* _WORK INSTRUCTION_: Within the records below is a range that opens at the line with "No other way between the ends." and closes at the line with "Ratio & 4.59 \\". Return that range word for word, both ends included, and only that range.

* _DATA_:
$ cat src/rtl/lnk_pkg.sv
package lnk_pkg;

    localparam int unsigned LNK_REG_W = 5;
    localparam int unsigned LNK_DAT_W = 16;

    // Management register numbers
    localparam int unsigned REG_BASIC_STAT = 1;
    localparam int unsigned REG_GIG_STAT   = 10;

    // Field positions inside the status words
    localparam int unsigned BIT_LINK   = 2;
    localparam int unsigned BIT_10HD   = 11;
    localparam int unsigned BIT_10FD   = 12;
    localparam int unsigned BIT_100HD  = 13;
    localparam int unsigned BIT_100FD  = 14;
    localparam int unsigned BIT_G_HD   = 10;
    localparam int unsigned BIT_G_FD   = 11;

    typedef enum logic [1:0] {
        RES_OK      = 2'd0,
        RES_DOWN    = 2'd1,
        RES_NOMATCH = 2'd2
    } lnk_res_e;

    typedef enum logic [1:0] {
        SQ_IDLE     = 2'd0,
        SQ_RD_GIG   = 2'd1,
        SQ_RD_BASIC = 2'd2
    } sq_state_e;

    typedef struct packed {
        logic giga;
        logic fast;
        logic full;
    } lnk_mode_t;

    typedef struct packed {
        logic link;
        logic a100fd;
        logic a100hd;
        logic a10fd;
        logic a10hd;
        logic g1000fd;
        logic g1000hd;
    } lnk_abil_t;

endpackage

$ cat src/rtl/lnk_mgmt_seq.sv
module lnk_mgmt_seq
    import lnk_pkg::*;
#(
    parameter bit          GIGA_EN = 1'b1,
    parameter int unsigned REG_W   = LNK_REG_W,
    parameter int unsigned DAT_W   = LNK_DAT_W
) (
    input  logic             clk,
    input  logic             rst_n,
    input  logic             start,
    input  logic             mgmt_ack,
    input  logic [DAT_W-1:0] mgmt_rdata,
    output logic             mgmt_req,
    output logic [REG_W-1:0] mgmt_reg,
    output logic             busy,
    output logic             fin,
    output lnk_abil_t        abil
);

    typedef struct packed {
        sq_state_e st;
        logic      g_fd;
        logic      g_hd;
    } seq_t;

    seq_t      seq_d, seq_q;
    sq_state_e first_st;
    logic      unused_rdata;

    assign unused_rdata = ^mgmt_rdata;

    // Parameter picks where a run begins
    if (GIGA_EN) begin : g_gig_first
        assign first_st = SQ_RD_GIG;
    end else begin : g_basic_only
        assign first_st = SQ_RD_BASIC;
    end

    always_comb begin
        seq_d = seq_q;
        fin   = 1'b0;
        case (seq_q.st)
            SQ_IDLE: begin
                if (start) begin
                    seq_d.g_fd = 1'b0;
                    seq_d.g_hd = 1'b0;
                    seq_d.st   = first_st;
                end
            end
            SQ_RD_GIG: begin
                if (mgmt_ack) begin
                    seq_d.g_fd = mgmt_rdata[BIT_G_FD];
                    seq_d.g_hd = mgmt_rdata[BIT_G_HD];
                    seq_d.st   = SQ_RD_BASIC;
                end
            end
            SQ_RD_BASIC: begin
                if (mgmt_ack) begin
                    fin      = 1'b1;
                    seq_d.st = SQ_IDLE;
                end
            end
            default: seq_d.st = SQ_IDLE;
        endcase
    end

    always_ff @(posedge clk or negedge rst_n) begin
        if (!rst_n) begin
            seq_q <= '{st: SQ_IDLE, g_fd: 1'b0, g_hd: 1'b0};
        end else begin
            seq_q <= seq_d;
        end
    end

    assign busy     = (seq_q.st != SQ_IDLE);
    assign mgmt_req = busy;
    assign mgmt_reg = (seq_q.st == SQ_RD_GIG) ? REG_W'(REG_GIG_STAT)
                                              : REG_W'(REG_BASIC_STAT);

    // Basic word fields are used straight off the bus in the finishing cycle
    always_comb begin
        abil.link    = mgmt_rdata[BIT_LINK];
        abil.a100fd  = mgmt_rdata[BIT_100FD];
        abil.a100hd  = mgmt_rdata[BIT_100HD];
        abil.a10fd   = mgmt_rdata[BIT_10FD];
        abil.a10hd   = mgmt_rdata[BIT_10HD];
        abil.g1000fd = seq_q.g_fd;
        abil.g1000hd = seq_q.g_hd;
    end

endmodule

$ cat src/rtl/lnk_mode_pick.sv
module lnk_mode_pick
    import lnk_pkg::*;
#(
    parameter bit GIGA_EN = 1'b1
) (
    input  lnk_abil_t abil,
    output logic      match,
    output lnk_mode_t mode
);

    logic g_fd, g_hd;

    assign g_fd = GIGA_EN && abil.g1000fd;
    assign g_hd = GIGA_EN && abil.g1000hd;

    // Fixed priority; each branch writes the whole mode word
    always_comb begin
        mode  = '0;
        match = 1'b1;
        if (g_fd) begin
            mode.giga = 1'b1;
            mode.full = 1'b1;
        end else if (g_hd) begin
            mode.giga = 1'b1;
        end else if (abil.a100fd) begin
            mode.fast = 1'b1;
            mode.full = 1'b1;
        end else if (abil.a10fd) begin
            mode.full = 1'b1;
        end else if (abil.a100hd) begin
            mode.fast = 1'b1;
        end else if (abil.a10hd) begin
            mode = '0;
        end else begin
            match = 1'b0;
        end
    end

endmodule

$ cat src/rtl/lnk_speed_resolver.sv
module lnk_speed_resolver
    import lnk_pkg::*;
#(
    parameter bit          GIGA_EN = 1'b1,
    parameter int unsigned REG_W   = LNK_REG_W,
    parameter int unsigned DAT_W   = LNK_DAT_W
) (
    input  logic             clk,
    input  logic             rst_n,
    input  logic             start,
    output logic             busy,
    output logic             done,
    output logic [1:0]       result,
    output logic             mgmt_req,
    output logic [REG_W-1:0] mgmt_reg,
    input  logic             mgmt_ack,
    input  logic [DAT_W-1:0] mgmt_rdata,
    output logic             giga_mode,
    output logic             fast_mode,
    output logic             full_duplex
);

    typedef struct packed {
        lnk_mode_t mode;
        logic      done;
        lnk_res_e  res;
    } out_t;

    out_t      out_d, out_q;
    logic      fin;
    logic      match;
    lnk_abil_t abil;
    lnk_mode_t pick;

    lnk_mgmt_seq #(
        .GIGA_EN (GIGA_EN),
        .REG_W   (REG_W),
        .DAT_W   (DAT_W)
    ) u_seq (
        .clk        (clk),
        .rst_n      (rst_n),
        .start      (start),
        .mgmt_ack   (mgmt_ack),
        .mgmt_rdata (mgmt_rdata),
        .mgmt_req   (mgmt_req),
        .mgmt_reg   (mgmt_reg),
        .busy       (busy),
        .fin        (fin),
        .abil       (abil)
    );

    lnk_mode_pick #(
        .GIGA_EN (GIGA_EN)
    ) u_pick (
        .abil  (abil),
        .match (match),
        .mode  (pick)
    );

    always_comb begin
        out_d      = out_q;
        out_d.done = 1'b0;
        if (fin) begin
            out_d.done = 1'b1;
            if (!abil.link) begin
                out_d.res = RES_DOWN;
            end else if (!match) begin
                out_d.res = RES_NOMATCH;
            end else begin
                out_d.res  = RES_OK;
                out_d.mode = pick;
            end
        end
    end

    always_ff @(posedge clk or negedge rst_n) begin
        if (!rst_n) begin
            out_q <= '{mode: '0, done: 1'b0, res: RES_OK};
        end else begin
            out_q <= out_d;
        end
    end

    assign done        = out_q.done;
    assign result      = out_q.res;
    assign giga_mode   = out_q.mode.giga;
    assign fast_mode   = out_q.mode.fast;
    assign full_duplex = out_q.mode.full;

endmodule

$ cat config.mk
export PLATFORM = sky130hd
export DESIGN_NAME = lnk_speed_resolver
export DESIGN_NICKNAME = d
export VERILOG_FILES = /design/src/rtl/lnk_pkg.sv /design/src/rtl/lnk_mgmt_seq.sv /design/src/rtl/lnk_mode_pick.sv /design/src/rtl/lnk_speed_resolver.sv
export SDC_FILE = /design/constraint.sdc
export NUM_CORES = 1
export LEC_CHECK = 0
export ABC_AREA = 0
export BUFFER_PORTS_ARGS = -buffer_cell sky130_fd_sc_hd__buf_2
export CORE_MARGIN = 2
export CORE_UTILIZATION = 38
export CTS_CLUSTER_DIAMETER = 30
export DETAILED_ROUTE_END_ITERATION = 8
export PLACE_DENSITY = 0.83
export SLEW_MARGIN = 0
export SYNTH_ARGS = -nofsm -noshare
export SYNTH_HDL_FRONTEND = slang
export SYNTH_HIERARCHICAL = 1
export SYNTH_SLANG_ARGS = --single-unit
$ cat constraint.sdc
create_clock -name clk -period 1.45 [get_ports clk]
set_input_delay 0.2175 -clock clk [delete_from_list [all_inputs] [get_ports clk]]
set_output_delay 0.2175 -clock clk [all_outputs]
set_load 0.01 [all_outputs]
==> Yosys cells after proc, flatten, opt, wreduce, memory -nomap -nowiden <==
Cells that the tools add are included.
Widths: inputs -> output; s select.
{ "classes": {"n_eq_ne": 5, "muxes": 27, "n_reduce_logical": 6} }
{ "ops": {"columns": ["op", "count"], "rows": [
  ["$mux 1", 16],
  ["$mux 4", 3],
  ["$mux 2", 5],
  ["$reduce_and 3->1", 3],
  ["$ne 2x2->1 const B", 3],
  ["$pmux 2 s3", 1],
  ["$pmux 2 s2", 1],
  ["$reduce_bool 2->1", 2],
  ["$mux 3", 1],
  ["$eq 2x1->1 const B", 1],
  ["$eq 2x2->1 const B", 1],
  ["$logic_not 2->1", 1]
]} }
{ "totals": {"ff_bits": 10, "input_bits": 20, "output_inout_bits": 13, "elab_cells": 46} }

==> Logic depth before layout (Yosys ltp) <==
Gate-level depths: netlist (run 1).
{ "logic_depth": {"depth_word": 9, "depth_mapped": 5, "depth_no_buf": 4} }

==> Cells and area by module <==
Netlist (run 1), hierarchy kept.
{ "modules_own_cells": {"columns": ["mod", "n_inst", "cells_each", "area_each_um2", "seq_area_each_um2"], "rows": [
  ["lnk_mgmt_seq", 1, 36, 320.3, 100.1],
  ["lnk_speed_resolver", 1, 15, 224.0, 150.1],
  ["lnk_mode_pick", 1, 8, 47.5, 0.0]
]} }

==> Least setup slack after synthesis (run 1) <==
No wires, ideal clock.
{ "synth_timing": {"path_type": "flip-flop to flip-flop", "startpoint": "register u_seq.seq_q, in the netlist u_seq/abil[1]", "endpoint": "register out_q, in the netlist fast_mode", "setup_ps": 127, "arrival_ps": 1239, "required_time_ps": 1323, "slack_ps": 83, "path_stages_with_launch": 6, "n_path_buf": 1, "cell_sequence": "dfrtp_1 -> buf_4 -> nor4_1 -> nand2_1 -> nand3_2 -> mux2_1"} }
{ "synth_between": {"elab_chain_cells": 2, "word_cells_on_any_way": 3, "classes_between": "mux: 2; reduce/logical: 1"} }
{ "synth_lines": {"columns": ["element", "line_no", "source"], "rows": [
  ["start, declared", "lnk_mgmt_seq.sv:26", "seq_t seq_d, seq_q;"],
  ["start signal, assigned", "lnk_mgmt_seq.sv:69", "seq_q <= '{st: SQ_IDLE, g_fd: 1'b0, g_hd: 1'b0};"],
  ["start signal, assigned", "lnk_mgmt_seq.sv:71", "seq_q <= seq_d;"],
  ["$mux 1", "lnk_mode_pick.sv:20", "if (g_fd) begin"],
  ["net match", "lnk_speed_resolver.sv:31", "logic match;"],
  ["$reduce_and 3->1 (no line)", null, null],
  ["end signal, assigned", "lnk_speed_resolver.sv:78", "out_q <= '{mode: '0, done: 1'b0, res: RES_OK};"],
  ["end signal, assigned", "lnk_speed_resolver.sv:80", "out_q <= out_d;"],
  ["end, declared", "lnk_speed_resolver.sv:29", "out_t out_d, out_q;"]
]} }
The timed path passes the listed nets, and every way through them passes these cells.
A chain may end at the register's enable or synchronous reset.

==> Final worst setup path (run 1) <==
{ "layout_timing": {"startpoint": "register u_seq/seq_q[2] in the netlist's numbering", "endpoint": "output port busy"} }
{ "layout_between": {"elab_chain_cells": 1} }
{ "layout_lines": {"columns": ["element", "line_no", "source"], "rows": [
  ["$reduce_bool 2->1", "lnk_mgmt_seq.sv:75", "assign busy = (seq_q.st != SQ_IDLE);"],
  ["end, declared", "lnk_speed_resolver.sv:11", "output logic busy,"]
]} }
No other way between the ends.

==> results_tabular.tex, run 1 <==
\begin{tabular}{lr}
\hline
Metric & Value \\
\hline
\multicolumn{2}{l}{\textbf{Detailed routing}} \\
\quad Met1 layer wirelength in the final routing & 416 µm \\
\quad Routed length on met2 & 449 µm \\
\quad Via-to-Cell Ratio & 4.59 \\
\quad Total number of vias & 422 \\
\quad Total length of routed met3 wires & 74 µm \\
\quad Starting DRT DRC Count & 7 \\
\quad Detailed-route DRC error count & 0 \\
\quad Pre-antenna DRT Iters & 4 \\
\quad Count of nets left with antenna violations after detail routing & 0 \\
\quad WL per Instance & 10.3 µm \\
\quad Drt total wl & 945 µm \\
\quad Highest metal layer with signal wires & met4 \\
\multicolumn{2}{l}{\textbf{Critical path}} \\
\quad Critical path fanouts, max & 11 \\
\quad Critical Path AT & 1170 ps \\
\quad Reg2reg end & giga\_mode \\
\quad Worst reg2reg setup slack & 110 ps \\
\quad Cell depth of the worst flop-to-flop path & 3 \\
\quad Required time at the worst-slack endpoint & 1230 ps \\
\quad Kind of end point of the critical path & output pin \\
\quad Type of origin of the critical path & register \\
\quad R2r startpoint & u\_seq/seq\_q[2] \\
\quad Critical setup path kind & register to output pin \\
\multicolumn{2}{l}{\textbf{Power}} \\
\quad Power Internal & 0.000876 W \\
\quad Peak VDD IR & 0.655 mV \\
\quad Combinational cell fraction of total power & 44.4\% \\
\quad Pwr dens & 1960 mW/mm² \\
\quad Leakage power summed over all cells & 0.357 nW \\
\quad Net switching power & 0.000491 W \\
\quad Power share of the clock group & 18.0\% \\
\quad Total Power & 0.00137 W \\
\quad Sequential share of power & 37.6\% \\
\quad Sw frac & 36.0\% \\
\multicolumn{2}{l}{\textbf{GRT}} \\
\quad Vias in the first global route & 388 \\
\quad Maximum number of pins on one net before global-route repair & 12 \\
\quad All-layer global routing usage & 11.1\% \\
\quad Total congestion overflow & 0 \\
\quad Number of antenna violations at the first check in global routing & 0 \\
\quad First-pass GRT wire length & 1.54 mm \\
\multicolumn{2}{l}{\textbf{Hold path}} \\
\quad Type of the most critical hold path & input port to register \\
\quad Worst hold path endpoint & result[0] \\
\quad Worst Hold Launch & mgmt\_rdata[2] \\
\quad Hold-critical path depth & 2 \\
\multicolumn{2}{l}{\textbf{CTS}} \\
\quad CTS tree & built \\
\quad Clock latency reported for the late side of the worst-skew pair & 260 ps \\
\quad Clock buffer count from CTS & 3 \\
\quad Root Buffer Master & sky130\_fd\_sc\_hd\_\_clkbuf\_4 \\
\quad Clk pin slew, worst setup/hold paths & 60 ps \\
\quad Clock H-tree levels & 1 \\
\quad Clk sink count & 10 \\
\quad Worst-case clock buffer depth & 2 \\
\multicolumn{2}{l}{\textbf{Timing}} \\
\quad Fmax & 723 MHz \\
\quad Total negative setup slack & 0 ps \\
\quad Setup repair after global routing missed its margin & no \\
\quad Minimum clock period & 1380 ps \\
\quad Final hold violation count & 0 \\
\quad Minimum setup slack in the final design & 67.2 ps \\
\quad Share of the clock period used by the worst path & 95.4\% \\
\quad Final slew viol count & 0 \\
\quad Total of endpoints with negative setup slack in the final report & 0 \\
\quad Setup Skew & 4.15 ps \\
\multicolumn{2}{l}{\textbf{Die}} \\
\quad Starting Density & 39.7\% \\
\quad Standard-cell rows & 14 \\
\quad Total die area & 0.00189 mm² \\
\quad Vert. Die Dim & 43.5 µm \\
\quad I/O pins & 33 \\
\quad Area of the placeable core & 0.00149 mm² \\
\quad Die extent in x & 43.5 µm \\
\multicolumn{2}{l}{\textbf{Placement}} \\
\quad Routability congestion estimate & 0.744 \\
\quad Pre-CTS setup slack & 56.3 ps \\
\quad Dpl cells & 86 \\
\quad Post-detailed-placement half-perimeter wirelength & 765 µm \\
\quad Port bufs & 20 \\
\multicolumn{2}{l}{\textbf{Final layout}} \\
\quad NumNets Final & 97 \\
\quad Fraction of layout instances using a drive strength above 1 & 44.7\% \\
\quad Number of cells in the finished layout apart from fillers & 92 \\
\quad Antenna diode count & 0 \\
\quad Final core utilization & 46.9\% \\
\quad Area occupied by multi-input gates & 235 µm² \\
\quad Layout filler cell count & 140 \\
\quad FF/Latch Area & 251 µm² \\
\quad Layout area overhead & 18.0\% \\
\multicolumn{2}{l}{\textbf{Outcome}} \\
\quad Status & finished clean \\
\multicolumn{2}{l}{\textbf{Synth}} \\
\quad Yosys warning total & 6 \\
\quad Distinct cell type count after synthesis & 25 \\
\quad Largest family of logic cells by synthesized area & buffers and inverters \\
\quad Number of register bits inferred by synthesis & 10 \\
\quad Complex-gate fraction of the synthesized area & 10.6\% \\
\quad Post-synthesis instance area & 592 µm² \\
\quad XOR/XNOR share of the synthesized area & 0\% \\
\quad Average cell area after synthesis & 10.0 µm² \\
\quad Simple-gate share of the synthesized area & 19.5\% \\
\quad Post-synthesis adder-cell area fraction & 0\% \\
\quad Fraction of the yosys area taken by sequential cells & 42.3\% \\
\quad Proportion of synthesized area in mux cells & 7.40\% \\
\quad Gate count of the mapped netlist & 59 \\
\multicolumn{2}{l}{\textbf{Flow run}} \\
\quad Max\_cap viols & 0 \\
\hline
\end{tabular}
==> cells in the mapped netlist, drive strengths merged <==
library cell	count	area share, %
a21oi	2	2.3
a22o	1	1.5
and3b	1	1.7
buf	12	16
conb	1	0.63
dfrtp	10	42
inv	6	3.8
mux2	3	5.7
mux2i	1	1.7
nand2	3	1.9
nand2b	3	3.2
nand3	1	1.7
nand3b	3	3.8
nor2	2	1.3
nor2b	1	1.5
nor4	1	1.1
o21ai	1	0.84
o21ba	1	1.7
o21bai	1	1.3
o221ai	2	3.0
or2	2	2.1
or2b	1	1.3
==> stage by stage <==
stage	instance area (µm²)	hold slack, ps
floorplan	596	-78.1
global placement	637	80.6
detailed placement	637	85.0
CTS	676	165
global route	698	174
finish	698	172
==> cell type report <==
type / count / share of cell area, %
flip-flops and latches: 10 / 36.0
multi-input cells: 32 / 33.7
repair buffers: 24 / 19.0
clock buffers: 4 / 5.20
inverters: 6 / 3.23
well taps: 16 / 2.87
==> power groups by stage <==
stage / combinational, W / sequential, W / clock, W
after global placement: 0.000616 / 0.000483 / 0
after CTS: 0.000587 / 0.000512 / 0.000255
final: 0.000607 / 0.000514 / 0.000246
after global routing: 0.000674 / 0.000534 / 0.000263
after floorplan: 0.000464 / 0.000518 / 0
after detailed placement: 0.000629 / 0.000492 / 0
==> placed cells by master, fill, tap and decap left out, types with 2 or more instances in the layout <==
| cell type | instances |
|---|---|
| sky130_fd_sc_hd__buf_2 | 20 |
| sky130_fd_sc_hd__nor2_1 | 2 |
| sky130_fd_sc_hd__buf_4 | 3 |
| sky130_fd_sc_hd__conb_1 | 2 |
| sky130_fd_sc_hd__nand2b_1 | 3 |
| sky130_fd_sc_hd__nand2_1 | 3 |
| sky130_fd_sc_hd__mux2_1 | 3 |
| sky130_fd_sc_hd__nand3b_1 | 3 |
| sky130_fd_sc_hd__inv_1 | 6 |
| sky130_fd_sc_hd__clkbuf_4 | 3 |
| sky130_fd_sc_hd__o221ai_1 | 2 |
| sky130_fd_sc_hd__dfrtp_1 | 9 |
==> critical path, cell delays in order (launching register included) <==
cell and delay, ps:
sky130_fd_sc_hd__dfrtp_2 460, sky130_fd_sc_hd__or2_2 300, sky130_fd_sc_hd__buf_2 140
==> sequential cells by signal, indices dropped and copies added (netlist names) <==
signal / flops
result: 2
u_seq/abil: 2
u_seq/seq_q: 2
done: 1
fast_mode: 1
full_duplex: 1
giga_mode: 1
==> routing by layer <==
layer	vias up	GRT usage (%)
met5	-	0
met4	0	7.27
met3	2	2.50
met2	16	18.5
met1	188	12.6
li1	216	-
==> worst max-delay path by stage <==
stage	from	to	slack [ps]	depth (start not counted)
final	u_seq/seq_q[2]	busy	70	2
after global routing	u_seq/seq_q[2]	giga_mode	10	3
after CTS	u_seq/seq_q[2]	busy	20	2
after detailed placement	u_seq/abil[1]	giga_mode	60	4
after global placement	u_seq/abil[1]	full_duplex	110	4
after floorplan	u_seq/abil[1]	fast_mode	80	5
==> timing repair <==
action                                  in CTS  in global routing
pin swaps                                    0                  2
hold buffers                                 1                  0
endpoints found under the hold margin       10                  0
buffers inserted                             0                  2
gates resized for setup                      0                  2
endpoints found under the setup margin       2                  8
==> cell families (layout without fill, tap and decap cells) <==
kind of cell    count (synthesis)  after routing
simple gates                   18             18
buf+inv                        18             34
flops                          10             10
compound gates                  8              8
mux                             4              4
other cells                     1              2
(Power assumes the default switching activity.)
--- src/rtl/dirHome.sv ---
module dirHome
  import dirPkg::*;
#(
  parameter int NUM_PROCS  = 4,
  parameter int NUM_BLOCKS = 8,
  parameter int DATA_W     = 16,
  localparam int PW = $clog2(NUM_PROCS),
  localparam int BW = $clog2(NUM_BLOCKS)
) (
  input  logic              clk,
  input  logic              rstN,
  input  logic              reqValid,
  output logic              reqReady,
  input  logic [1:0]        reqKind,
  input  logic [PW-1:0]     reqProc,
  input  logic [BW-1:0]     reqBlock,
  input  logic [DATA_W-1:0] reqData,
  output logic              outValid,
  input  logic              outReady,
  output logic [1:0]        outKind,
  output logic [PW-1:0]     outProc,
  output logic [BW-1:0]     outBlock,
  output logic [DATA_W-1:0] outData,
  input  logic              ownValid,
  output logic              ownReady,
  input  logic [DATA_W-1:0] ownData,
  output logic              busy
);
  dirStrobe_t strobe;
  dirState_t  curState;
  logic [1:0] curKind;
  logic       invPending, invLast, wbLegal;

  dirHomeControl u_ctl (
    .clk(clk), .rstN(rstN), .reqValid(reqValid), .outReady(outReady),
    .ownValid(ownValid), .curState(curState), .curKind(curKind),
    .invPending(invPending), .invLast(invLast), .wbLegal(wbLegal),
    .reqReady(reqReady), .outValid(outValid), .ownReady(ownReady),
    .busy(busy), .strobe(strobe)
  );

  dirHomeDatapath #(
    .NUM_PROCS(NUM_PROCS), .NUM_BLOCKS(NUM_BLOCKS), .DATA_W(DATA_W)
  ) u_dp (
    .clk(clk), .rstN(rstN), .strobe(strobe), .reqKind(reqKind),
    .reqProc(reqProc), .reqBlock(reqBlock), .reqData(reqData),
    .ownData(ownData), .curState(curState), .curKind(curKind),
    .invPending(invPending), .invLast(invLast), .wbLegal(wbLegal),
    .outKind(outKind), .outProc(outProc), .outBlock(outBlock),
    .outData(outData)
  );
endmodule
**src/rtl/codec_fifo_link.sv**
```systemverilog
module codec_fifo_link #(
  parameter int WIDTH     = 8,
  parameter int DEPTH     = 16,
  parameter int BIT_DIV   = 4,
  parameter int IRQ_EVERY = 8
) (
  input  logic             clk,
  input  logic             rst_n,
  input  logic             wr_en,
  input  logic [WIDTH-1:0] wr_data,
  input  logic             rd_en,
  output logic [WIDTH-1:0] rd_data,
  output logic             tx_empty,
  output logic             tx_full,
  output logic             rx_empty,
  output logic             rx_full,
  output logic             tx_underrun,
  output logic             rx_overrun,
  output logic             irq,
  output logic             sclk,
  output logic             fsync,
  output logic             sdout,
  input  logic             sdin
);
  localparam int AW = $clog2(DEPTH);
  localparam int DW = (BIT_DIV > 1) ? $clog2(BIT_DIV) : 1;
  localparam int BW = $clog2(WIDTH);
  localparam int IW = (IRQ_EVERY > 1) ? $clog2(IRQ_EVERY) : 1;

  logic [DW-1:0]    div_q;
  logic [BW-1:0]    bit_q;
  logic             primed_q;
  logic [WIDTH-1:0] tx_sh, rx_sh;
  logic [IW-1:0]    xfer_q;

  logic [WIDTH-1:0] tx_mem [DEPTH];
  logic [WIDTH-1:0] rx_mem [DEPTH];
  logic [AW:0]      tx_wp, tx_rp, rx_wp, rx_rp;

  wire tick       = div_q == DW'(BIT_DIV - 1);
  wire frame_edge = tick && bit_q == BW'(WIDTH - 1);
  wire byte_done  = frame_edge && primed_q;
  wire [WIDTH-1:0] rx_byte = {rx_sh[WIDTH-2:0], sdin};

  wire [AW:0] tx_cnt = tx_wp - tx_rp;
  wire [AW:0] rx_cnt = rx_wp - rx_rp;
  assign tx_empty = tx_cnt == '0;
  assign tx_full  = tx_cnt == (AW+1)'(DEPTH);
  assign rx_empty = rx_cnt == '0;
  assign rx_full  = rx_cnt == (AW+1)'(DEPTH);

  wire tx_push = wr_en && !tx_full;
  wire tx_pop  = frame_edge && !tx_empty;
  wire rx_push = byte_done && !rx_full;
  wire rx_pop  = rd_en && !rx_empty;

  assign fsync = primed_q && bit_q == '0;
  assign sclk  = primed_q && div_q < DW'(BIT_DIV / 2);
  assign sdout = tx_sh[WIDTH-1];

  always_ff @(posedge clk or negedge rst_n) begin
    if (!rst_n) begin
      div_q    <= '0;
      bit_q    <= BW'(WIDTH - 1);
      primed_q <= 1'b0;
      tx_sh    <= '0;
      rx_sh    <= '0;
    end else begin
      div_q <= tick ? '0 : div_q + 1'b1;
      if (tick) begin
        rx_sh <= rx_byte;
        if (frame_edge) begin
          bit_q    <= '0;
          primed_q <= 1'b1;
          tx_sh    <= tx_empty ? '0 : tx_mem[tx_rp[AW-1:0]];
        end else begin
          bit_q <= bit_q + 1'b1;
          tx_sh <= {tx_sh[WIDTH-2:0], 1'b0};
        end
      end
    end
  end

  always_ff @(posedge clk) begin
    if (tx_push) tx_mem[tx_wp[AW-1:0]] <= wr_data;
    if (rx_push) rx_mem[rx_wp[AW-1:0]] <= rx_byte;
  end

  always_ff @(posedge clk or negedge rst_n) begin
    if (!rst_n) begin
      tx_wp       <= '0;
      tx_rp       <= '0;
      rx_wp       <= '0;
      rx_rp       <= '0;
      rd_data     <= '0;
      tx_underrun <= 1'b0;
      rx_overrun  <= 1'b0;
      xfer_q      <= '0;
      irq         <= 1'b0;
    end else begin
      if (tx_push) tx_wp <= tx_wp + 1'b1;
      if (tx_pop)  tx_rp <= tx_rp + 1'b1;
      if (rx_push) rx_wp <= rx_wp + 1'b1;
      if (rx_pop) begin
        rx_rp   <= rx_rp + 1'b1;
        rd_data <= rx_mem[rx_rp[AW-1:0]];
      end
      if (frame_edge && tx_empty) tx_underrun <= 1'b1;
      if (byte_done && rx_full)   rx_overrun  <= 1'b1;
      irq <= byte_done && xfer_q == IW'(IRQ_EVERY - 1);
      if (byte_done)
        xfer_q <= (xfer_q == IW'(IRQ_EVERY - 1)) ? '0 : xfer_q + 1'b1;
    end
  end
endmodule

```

* _TASK OUTPUT_:
No other way between the ends.

==> results_tabular.tex, run 1 <==
\begin{tabular}{lr}
\hline
Metric & Value \\
\hline
\multicolumn{2}{l}{\textbf{Detailed routing}} \\
\quad Met1 layer wirelength in the final routing & 416 µm \\
\quad Routed length on met2 & 449 µm \\
\quad Via-to-Cell Ratio & 4.59 \\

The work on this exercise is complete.